Een 3D-printer met twee printkoppen moet kunstmatige botten kunnen maken met mechanische eigenschappen die net echt zijn. Dat stellen MIT-onderzoekers deze week op de website van Advanced Functional Materials.

Zo’n echt bot is opgebouwd uit hydroxyapatiet (een vorm van calciumfosfaat) en collageen-eiwit. Het eerste materiaal is hard en bros, het tweede is soepel en taai. De combinatie is hard maar niet bros, en taai maar niet echt soepel. En dat is vooral te danken aan de manier waarop de materialen op nanoschaal door elkaar gevlochten zitten: het apatiet zorgt voor de stijfheid en het collageen dissipeert energie en voorkomt zo dat de botstructuur het lokaal begeeft.

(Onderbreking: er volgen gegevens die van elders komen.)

--- config.mk ---
export PLATFORM = sky130hd
export DESIGN_NAME = sas_sequencer
export DESIGN_NICKNAME = d
export VERILOG_FILES = /design/src/core/sas_pkg.sv /design/src/core/sas_sequencer.sv
export VERILOG_INCLUDE_DIRS = /design/src /design/src/core
export SDC_FILE = /design/constraint.sdc
export NUM_CORES = 1
export LEC_CHECK = 0
export ABC_AREA = 1
export BUFFER_PORTS_ARGS = -buffer_cell sky130_fd_sc_hd__buf_4
export CAP_MARGIN = 30
export CORE_UTILIZATION = 54
export DETAILED_ROUTE_END_ITERATION = 10
export PLACE_DENSITY_LB_ADDON = 0.2
export SYNTH_ARGS = -nofsm -noshare
export SYNTH_HDL_FRONTEND = slang
export SYNTH_SLANG_ARGS = --single-unit
--- constraint.sdc ---
create_clock -name clock -period 12 [get_ports clock]
set_input_delay 1.2 -clock clock [delete_from_list [all_inputs] [get_ports clock]]
set_output_delay 1.2 -clock clock [all_outputs]
set_load 0.01 [all_outputs]
$ cat src/hdl/frame_addr_pkg.sv
// constants and carrier types for the rotated frame address controller
// assumes one 25 MHz clock domain and a device register port of word writes
package frame_addr_pkg;

  // software-side register offsets
  localparam logic [7:0] SW_CTRL = 8'h00;
  localparam logic [7:0] SW_PANEL = 8'h04;
  localparam logic [7:0] SW_FORMAT = 8'h08;
  localparam logic [7:0] SW_CORNER = 8'h0C;
  localparam logic [7:0] SW_STATUS = 8'h10;
  localparam logic [7:0] SW_START_RES = 8'h14;
  localparam logic [7:0] SW_STRIDE_RES = 8'h18;

  // device register offsets
  localparam logic [7:0] DEV_SETTINGS = 8'h10;
  localparam logic [7:0] DEV_START = 8'h40;
  localparam logic [7:0] DEV_STRIDE = 8'h44;

  // field positions and widths
  localparam int DIM_W = 10;
  localparam int HI_LSB = 16;
  localparam int ORI_LSB = 16;
  localparam int BPP_W = 5;
  localparam int START_W = 16;
  localparam int STRIDE_W = 10;
  localparam int MATH_W = 24;
  localparam int GO_BIT = 0;
  localparam int BUSY_BIT = 0;
  localparam int DONE_BIT = 1;
  localparam int ERR_BIT = 2;

  // arithmetic constants
  localparam logic [MATH_W-1:0] DWORD_BYTES = 24'h00_0004;
  localparam logic [MATH_W-1:0] PAD_MASK = 24'h00_0003;
  localparam logic [MATH_W-1:0] ONE = 24'h00_0001;
  localparam int BYTE_SHIFT = 3;
  localparam int WORD_BITS_LOG = 5;
  localparam logic [31:0] RESET_WORD = 32'h0000_0000;

  typedef enum logic [1:0] {
    ORI_0 = 2'h0,
    ORI_90 = 2'h1,
    ORI_180 = 2'h2,
    ORI_270 = 2'h3
  } ori_t;

  typedef enum logic [2:0] {
    ST_IDLE = 3'h0,
    ST_MUL_CORNER = 3'h1,
    ST_MUL_FAR = 3'h3,
    ST_CALC = 3'h2,
    ST_WR_SET = 3'h6,
    ST_WR_START = 3'h7,
    ST_WR_OFS = 3'h5
  } ctl_state_t;

  typedef struct packed {
    logic wr;
    logic rd;
    logic [7:0] addr;
    logic [31:0] wdata;
  } sw_req_t;

  typedef struct packed {
    logic valid;
    logic [7:0] addr;
    logic [31:0] wdata;
  } dev_req_t;

endpackage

Het parelmoer van schelpdieren zit ongeveer net zo in elkaar.

In Nature Communications publiceerden Markus Buehler en collega’s onlangs al een analyse van die botstructuur. Met hulp van 3D-printerproducent Stratasys hebben ze nu de volgende stap gezet, in de vorm van een computermodel dat zulke structuren nabootst en binnen een paar uur uitprint.

Met de tweekops-printer hebben ze tot nu toe drie composieten uitgeprobeerd. De eerste lijkt sterk op natuurlijk bot en parelmoer: onder de microscoop lijkt het op metselwerk, met bakstenen van harde kunststof en mortel van een zachtere variant. Nummer twee simuleert het mineraal calciet: ook metselwerk, maar nu zijn de stenen zacht en de mortel hard. Nummer drie heeft een meer diamantvormige structuur, die lijkt op slangenhuid.

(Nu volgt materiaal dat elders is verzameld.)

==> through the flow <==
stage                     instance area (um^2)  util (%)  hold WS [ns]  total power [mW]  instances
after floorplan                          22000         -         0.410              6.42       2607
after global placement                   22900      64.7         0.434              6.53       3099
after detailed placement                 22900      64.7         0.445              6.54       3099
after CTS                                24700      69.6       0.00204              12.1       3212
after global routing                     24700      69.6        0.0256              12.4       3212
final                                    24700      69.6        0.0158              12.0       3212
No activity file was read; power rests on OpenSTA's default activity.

Zoals verwacht bleek materiaal nummer één het stevigst. De breuksterkte ligt een factor 20 boven die van de sterkste kunststof die er in verwerkt zit.

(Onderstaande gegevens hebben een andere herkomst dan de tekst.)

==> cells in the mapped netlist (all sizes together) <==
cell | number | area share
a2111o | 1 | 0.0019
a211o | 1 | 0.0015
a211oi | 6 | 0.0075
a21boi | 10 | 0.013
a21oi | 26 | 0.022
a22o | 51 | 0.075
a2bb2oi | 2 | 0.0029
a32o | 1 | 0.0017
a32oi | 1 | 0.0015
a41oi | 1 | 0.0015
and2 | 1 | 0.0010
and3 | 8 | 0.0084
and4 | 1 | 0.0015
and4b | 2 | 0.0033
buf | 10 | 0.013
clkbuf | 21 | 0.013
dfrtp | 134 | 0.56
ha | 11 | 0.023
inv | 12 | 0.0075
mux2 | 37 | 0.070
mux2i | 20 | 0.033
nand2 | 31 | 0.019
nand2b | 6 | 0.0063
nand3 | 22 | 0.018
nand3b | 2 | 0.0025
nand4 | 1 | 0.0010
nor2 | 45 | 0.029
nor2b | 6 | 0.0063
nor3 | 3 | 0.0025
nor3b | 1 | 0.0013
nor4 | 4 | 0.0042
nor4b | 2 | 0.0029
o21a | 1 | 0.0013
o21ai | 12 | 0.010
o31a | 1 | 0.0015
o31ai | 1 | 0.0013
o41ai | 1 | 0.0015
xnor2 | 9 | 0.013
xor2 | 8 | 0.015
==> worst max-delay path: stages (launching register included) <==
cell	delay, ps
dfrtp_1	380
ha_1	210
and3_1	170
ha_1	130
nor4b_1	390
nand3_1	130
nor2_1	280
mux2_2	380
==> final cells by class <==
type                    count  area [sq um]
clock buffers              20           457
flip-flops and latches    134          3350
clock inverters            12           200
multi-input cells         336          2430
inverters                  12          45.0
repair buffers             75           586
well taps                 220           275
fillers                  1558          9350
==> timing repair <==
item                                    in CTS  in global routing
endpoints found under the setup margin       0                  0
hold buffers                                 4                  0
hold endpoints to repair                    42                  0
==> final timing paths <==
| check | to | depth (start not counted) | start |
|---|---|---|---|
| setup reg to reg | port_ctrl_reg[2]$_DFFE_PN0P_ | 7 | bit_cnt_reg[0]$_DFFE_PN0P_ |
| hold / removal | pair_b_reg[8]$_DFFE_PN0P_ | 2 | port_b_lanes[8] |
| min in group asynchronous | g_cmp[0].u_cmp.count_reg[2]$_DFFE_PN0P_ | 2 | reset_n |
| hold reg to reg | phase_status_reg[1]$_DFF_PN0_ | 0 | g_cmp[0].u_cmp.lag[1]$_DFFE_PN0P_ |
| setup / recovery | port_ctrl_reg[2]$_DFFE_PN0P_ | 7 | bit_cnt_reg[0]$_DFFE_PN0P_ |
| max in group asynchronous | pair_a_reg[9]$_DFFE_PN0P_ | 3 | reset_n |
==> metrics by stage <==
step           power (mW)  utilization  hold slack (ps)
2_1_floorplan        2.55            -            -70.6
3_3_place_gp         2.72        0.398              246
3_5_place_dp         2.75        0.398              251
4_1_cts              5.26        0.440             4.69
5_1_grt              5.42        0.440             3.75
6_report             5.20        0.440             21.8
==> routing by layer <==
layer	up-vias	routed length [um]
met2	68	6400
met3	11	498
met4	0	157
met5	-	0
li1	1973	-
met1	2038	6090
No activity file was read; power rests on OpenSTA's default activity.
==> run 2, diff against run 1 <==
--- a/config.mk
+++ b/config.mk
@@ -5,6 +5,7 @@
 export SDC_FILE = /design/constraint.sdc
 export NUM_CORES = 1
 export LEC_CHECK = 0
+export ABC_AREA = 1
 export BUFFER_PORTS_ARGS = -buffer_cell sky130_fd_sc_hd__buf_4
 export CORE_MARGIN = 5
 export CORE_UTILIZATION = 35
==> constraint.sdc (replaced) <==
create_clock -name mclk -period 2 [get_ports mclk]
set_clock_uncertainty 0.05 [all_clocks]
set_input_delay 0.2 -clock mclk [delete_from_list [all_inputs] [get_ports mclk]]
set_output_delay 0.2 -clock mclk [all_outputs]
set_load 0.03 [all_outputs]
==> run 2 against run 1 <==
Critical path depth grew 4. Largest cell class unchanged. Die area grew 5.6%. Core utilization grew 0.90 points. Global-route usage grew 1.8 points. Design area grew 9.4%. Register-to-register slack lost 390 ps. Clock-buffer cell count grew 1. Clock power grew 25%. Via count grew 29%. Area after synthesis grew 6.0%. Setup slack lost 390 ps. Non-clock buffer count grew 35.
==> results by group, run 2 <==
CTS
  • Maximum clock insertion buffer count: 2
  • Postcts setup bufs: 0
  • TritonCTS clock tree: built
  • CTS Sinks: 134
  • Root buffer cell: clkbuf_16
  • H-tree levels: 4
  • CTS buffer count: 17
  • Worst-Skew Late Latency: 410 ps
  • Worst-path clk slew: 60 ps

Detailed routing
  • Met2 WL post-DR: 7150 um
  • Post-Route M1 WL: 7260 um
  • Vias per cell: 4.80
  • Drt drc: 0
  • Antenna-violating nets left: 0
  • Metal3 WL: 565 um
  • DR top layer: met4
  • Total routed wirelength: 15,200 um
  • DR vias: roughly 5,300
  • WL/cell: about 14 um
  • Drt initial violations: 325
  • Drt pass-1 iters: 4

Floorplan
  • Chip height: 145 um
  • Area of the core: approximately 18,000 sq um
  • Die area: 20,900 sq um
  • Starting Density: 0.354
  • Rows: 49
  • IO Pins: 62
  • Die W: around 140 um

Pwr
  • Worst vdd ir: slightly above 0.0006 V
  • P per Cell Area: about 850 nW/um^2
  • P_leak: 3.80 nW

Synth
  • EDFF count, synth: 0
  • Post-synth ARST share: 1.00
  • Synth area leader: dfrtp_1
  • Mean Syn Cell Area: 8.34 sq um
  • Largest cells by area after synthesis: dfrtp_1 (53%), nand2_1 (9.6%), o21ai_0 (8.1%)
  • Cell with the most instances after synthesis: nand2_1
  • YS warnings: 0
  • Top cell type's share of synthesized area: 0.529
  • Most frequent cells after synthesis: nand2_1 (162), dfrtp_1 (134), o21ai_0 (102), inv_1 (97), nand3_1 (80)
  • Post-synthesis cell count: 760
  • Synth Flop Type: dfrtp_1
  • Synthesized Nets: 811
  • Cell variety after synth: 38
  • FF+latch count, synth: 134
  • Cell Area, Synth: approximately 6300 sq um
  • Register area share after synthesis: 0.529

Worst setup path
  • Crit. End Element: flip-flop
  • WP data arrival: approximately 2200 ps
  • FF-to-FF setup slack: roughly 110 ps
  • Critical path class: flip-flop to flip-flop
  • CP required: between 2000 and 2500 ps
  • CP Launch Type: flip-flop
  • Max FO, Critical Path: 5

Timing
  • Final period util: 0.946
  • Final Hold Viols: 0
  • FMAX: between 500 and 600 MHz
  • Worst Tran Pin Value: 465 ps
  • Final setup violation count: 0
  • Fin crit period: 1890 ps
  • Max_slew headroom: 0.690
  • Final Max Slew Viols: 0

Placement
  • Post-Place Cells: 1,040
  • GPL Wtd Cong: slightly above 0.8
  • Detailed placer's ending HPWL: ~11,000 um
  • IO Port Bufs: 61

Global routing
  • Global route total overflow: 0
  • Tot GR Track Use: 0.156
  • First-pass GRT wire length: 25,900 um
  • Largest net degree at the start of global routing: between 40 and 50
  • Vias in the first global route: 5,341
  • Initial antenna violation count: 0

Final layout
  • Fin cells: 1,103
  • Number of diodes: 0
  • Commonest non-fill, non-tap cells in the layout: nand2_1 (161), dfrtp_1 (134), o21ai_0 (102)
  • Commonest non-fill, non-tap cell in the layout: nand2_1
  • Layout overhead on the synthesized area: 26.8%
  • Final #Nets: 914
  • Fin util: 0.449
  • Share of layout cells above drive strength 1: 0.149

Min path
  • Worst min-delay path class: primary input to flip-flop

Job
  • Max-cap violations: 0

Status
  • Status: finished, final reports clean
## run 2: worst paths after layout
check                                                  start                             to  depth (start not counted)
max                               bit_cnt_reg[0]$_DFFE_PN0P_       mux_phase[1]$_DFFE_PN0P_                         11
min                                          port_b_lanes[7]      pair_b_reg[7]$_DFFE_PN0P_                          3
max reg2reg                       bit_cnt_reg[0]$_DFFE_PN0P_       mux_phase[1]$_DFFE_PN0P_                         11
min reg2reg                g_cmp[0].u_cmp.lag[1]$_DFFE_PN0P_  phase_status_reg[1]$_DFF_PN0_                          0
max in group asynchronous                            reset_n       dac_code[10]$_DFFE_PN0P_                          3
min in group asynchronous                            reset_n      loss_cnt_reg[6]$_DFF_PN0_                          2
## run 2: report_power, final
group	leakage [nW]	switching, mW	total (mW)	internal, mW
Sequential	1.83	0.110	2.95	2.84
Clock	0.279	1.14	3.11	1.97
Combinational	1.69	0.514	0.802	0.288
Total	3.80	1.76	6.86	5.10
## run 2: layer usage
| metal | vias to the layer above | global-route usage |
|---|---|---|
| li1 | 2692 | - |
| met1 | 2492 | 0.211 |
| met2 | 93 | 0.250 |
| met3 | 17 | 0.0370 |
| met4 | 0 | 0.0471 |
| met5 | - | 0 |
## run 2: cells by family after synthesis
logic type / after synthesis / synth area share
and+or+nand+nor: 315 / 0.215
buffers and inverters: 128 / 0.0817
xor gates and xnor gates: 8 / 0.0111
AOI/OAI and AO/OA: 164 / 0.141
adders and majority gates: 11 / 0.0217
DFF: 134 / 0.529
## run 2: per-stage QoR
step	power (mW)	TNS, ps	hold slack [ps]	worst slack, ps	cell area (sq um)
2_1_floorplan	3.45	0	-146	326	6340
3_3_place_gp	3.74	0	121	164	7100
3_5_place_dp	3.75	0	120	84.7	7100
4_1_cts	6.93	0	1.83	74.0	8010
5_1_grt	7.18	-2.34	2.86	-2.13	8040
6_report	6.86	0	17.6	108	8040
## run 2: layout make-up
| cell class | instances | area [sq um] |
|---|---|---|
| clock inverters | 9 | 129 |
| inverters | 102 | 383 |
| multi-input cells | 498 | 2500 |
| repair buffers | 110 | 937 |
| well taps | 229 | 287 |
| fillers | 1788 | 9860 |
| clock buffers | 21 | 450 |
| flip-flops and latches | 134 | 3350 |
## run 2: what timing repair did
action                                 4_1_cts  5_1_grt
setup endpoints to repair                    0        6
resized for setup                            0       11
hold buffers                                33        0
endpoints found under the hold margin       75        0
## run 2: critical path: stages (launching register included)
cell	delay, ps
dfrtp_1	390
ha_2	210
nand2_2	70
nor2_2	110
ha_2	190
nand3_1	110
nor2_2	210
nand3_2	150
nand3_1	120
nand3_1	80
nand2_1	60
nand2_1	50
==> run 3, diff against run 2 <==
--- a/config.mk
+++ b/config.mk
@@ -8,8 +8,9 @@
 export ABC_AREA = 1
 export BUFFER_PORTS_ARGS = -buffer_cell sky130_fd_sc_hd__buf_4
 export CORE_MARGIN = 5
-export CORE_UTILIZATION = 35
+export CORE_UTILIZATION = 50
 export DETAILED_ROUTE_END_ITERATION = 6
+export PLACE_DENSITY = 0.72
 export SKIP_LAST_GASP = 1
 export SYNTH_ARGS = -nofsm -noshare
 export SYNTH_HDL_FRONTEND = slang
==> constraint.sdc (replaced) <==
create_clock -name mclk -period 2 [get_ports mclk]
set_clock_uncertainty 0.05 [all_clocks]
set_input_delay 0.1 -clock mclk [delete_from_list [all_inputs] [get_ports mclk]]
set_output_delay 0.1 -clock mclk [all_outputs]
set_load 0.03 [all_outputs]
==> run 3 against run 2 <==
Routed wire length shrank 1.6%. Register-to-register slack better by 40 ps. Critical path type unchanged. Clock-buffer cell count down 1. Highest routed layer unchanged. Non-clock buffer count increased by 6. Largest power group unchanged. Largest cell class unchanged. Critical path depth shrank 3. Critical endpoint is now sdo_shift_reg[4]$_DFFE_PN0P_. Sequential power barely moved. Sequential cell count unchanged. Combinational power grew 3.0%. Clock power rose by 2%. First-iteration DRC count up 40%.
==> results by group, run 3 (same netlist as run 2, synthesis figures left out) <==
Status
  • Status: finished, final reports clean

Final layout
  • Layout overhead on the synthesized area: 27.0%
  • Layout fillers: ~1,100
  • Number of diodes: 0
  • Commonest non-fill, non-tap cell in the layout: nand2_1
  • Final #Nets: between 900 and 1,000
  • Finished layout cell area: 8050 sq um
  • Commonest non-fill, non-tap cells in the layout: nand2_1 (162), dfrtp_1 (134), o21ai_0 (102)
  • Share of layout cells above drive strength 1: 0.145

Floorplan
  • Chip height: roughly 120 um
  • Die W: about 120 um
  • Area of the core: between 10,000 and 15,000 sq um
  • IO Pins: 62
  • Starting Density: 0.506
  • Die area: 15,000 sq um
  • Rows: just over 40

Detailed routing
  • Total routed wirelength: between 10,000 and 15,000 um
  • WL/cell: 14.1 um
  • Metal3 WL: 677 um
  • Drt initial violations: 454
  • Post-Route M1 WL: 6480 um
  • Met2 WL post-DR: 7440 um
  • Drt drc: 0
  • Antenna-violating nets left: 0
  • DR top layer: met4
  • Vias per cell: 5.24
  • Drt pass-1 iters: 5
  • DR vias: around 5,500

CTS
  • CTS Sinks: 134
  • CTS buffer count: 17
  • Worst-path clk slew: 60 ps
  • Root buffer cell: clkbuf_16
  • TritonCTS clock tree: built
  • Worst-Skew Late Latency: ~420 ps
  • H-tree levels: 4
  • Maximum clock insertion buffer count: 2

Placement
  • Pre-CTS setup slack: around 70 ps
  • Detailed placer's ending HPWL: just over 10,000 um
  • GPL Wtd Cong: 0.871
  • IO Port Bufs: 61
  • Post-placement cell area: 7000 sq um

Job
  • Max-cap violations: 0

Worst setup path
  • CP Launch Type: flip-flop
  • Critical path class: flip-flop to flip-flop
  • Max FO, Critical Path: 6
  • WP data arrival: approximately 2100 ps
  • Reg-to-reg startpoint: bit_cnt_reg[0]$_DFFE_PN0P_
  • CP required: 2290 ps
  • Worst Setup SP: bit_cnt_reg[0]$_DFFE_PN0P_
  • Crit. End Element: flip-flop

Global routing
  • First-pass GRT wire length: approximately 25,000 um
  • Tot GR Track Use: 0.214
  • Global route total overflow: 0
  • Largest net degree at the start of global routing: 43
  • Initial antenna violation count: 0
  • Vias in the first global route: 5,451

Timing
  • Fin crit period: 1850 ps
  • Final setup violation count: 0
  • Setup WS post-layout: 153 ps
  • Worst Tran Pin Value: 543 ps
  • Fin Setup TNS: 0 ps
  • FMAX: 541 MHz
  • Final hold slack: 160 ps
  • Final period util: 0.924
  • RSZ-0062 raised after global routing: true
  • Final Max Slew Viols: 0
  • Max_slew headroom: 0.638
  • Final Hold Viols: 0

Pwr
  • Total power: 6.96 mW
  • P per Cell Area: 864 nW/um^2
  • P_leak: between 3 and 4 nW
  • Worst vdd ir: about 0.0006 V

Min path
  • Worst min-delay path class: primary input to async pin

Buehler lijkt overigens niet op het printen van botten te mikken maar op veel grotere structuren met instelbare mechanische eigenschappen. Als je printer groot genoeg is en voldoende koppen heeft moet je een compleet huis kunnen printen inclusief elektrische bedrading, loodgieterswerk en spouwmuurisolatie, zo voorspelt hij.